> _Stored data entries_
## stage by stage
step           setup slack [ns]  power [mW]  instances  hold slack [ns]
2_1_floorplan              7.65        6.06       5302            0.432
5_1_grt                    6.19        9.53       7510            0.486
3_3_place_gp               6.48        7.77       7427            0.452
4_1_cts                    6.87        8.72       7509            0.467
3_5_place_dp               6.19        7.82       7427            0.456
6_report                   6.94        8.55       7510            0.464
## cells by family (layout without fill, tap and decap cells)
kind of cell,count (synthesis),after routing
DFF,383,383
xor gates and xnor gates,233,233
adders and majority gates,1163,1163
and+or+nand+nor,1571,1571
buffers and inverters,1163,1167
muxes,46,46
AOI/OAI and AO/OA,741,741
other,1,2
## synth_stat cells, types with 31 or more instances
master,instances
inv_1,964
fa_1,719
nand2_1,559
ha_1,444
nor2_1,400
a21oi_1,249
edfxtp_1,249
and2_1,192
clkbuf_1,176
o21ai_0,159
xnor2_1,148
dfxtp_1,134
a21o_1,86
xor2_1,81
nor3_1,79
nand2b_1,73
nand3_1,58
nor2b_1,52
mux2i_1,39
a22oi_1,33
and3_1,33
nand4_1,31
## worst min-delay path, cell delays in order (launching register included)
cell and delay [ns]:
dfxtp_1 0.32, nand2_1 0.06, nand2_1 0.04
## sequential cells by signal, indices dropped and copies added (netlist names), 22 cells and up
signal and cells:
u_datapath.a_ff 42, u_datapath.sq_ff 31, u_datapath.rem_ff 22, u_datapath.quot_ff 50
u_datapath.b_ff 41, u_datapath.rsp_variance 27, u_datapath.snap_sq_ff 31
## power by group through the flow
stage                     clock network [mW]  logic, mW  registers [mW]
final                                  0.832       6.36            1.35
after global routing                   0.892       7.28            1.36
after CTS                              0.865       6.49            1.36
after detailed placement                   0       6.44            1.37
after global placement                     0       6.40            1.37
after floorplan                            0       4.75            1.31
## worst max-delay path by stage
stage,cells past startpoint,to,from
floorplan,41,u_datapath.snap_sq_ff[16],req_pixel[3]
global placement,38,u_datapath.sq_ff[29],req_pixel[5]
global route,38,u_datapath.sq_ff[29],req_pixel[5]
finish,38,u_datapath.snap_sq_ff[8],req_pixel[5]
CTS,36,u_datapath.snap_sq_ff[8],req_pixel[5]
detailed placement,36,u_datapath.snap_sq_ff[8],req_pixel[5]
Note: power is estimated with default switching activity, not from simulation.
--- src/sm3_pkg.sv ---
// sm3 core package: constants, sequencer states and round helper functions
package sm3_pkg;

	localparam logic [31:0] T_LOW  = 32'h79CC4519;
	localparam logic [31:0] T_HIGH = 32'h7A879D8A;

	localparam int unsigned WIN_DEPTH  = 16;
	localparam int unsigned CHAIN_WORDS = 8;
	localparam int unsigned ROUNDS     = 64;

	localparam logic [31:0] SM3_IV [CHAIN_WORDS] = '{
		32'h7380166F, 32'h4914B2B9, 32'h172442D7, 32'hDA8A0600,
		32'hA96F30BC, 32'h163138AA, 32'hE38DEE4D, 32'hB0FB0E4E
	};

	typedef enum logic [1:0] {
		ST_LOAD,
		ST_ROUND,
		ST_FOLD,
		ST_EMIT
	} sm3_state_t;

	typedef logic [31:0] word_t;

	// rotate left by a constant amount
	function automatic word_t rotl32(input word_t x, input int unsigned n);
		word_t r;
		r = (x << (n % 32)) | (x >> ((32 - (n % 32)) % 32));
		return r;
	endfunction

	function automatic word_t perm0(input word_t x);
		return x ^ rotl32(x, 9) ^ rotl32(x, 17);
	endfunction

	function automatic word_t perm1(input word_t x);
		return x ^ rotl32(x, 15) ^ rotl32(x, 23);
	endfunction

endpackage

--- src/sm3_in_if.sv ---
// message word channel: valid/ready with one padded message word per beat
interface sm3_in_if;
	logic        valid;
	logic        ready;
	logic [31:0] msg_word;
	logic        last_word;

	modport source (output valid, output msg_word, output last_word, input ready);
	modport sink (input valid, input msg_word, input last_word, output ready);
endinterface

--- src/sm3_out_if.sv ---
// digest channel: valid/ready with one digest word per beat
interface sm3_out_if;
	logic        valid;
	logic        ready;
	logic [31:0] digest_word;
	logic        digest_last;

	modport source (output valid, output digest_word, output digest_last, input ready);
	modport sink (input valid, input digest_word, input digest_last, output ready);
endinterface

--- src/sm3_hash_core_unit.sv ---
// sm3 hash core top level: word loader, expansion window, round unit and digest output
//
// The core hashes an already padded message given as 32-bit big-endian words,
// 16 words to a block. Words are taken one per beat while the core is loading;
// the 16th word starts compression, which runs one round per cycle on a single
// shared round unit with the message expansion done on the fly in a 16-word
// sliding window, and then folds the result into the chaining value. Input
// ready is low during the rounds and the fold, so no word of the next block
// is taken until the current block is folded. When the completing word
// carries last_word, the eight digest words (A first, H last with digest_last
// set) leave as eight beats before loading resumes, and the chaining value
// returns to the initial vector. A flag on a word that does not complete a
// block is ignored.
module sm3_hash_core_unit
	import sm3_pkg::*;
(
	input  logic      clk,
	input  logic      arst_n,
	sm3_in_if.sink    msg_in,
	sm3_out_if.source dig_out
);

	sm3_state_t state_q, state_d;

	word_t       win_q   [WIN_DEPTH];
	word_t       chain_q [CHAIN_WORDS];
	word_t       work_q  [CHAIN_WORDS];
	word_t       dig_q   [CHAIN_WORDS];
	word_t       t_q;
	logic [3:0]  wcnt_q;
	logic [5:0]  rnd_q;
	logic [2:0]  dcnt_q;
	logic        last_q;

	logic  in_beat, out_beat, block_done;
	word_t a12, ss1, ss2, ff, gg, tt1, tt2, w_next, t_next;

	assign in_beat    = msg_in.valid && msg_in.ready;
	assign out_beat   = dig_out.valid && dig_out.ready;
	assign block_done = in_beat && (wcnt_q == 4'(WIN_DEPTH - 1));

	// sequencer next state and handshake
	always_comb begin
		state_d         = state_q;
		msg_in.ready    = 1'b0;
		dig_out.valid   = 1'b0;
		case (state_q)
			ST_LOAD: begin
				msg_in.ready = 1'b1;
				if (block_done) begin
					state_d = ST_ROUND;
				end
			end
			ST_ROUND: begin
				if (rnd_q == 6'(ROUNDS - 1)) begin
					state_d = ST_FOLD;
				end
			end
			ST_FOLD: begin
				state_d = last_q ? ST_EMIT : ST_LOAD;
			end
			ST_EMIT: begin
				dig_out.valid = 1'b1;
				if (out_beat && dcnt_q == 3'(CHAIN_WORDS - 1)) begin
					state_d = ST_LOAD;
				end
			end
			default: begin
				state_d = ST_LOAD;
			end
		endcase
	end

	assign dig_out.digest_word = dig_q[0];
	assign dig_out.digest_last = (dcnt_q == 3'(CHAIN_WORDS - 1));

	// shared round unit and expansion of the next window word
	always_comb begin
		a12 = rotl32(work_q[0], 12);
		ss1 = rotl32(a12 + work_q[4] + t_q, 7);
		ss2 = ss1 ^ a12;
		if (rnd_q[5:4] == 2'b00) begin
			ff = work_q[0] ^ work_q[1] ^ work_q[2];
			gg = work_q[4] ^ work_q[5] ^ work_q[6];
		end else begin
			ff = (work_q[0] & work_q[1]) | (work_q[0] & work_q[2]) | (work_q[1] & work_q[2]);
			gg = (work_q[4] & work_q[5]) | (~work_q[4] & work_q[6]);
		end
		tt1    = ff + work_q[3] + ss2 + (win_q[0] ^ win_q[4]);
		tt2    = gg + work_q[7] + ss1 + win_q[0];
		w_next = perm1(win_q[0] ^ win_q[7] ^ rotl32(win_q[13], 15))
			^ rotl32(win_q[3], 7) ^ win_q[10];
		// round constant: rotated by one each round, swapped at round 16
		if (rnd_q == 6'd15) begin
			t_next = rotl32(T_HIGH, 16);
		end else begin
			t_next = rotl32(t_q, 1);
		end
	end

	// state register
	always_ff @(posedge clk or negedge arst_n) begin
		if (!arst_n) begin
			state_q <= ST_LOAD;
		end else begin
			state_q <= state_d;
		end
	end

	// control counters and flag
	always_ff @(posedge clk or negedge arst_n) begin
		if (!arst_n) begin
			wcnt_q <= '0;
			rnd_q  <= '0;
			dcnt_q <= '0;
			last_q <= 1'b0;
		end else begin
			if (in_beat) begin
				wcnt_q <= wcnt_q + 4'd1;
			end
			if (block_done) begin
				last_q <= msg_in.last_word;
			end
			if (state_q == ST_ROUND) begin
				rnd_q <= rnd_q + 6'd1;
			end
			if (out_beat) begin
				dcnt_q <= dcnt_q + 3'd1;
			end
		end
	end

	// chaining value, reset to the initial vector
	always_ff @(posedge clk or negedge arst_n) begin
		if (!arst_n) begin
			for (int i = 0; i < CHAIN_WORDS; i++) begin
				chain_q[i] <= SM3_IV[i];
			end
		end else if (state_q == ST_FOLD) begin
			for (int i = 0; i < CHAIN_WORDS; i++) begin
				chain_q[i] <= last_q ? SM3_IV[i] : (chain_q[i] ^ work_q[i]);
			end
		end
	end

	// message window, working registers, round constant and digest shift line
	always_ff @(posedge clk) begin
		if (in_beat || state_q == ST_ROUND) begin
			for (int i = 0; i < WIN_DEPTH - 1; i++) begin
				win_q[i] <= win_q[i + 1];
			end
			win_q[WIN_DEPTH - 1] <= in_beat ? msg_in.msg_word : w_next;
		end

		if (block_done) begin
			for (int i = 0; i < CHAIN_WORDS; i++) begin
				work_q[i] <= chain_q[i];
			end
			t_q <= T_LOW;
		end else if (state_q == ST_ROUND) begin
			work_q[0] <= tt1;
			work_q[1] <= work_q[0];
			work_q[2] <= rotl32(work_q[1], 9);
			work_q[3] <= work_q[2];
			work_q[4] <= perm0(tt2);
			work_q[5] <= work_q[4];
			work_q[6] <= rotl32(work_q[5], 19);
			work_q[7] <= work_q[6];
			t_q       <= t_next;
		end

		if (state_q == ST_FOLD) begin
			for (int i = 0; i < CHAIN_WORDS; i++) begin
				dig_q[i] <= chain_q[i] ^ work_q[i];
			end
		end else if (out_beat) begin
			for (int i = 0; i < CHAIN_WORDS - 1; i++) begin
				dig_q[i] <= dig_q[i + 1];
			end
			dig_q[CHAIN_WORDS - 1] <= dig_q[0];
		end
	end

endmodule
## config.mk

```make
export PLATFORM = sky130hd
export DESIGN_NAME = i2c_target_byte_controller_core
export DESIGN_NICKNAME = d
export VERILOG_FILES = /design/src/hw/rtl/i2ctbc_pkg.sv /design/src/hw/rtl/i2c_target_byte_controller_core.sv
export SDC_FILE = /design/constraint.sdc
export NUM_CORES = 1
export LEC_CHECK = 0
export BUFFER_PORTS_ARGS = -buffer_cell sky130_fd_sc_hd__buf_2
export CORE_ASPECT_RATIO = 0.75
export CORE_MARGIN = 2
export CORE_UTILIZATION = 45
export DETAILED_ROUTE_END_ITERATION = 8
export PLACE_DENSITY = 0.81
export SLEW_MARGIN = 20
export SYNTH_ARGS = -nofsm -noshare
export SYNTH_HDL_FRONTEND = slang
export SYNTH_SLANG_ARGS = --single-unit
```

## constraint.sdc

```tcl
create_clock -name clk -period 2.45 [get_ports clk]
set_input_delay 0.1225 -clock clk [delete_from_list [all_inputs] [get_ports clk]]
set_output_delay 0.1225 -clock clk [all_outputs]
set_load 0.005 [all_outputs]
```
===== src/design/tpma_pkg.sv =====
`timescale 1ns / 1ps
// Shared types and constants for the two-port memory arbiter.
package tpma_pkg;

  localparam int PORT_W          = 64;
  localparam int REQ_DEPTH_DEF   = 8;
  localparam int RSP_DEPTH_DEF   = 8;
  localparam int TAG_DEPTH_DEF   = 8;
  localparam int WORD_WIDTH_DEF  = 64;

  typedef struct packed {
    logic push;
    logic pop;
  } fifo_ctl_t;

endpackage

* * *

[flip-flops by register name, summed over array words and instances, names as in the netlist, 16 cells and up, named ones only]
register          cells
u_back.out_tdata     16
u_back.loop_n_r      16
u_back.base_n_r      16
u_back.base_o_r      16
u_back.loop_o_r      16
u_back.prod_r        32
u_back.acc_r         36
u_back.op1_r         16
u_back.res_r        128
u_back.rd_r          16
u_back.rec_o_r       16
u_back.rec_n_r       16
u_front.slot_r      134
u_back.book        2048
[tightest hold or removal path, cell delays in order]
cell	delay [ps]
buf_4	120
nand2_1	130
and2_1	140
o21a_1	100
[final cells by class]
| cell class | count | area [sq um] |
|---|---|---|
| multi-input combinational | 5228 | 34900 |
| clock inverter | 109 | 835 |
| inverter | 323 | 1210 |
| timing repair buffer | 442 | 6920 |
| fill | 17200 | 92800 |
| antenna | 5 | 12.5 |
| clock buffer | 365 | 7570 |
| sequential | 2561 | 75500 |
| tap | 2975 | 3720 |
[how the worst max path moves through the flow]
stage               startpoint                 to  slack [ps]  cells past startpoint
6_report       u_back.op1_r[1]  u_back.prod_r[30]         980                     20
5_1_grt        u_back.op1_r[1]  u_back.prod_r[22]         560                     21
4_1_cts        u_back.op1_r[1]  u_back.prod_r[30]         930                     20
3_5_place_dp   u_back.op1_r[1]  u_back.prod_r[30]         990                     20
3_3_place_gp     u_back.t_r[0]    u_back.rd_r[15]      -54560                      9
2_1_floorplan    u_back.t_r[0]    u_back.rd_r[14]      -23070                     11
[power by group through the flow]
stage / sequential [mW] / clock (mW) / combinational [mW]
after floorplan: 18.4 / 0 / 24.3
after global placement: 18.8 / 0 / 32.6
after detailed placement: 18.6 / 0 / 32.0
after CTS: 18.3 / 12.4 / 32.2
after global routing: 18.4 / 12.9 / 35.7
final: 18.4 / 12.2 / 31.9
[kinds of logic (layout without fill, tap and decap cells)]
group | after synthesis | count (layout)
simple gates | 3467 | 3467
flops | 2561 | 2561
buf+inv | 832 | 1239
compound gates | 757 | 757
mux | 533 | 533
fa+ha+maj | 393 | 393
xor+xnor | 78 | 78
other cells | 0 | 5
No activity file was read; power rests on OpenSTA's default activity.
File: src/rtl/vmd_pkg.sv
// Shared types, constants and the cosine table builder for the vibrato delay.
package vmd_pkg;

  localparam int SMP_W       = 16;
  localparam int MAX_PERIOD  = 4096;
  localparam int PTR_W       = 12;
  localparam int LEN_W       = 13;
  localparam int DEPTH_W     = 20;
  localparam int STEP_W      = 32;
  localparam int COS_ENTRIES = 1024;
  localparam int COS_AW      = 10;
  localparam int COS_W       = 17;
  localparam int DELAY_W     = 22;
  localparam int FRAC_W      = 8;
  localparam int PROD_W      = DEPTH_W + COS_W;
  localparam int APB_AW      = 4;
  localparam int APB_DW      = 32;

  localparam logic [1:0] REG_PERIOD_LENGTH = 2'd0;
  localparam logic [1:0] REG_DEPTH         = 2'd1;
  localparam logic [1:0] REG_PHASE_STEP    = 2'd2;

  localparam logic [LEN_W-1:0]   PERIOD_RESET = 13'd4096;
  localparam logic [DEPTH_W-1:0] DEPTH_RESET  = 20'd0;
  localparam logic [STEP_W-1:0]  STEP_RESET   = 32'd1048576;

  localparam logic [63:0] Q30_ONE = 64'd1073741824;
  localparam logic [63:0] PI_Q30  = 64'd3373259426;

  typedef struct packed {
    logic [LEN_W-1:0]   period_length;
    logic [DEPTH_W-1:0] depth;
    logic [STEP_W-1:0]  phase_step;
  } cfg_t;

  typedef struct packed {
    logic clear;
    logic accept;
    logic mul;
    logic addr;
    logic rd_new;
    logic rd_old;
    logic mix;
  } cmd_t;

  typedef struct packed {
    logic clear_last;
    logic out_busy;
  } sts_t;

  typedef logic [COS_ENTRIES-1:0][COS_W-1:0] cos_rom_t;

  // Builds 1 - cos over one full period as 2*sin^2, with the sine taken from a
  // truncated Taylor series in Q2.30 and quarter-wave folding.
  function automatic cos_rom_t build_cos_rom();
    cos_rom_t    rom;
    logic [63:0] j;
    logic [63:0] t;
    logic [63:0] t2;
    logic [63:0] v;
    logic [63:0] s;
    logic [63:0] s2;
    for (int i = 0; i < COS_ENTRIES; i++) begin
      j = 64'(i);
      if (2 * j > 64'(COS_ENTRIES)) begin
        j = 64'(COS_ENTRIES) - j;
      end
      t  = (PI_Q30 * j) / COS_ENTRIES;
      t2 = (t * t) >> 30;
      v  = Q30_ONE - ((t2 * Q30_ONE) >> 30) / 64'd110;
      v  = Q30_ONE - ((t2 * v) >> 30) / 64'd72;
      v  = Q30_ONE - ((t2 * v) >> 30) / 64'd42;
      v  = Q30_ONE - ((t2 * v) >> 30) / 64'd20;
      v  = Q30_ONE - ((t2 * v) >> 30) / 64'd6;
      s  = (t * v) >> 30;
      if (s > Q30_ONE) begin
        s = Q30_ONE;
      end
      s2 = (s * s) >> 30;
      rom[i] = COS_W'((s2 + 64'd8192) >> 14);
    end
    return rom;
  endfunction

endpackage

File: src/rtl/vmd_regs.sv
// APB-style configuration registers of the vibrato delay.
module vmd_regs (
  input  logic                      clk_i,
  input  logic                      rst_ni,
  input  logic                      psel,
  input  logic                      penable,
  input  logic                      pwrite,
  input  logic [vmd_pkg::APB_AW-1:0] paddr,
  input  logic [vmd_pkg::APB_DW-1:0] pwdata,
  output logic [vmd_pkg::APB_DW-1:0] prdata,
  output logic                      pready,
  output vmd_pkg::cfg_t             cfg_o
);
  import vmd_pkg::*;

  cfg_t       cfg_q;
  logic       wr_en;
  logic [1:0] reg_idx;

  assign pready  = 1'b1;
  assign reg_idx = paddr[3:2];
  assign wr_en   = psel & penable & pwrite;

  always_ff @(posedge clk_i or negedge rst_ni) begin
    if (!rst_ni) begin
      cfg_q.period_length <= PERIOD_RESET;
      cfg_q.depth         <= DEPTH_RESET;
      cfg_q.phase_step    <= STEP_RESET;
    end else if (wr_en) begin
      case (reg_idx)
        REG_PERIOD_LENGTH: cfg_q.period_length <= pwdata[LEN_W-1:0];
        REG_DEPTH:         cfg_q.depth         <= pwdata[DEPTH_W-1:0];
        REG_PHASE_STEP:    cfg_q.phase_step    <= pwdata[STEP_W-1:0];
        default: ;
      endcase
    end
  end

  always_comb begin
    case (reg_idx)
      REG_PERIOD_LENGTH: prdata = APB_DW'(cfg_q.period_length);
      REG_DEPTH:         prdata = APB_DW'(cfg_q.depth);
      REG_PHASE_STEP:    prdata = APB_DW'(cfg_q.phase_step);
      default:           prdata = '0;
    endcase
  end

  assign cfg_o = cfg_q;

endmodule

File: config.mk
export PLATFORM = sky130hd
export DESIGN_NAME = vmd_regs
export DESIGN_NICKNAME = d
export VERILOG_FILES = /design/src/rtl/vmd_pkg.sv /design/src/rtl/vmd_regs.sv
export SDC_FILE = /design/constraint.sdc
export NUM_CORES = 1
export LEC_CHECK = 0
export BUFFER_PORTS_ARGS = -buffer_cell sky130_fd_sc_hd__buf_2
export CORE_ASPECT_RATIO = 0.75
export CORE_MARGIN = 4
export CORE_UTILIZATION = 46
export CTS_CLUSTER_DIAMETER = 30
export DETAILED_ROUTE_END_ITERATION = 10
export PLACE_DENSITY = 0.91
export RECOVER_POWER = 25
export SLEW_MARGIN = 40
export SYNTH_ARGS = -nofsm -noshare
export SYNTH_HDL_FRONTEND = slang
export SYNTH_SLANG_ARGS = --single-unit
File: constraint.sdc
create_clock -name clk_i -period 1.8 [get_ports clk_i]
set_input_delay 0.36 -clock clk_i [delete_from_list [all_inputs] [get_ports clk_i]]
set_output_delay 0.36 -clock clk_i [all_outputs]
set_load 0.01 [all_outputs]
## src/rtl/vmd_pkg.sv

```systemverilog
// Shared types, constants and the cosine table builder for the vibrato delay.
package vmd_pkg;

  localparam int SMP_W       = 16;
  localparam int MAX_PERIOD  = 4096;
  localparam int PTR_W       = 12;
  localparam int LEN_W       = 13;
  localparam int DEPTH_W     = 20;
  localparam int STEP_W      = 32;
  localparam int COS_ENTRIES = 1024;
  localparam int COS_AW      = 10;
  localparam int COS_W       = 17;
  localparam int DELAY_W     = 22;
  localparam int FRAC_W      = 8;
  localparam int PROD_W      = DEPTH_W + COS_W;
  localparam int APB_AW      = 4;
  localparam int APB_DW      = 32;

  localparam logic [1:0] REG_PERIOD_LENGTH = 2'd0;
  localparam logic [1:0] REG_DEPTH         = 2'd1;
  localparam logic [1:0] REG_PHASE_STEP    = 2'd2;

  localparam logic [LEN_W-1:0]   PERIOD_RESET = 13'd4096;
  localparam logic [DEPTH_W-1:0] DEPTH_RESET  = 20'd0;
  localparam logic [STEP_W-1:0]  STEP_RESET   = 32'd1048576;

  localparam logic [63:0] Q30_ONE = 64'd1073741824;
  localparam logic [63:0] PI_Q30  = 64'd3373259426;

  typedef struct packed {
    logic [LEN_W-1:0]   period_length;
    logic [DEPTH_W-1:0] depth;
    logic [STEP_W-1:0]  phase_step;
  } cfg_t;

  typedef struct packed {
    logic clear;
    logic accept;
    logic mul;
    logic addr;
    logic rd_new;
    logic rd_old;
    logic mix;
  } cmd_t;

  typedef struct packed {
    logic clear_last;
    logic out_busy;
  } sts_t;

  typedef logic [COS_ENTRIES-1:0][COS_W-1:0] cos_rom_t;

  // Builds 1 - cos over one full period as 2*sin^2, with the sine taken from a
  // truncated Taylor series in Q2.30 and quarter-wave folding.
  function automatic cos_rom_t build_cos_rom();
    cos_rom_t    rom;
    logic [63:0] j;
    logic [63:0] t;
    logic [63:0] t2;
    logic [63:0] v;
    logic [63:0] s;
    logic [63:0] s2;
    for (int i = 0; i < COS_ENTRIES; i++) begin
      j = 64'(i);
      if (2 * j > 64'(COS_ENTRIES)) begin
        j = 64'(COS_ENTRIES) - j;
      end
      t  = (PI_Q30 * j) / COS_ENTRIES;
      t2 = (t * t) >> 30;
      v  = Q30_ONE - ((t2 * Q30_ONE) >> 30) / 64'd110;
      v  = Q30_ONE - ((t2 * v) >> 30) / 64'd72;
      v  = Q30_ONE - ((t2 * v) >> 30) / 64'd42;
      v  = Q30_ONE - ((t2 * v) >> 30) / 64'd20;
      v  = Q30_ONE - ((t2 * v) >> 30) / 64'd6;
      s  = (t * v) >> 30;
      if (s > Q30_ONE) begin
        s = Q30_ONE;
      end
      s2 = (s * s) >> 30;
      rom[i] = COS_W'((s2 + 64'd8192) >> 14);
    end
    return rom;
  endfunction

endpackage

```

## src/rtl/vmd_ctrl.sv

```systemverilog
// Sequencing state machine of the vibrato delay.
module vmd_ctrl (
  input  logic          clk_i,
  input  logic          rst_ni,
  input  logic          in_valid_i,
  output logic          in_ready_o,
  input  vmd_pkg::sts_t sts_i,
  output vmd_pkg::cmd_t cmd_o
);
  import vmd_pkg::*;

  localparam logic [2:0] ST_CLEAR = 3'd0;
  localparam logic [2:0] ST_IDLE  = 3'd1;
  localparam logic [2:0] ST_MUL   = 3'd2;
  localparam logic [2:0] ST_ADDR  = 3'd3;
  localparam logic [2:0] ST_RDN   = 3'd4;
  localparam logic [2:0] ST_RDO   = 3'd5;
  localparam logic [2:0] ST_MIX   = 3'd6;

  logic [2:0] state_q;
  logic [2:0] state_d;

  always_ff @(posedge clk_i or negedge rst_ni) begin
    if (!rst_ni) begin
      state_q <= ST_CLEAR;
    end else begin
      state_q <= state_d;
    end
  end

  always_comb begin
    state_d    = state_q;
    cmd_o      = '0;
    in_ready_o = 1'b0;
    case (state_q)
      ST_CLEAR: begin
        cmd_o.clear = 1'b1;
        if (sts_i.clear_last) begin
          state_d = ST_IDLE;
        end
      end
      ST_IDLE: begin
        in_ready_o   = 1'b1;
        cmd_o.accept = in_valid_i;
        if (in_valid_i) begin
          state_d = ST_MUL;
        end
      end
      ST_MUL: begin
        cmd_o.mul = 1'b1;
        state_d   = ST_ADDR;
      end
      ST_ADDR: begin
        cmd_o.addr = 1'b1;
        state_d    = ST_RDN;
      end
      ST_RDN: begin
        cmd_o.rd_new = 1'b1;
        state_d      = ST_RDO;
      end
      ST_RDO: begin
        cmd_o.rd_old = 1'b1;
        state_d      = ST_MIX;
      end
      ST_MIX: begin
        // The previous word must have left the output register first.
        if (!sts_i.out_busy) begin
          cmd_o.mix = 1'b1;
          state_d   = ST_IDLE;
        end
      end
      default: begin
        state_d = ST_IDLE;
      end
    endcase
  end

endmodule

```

> _Activity_
Write out exactly the lines above from the line with "hold slack [ns]" through the line with "buffers and inverters,1163,1167", both of them included, and leave out all other lines.

> _Response to this exercise_
step           setup slack [ns]  power [mW]  instances  hold slack [ns]
2_1_floorplan              7.65        6.06       5302            0.432
5_1_grt                    6.19        9.53       7510            0.486
3_3_place_gp               6.48        7.77       7427            0.452
4_1_cts                    6.87        8.72       7509            0.467
3_5_place_dp               6.19        7.82       7427            0.456
6_report                   6.94        8.55       7510            0.464
## cells by family (layout without fill, tap and decap cells)
kind of cell,count (synthesis),after routing
DFF,383,383
xor gates and xnor gates,233,233
adders and majority gates,1163,1163
and+or+nand+nor,1571,1571
buffers and inverters,1163,1167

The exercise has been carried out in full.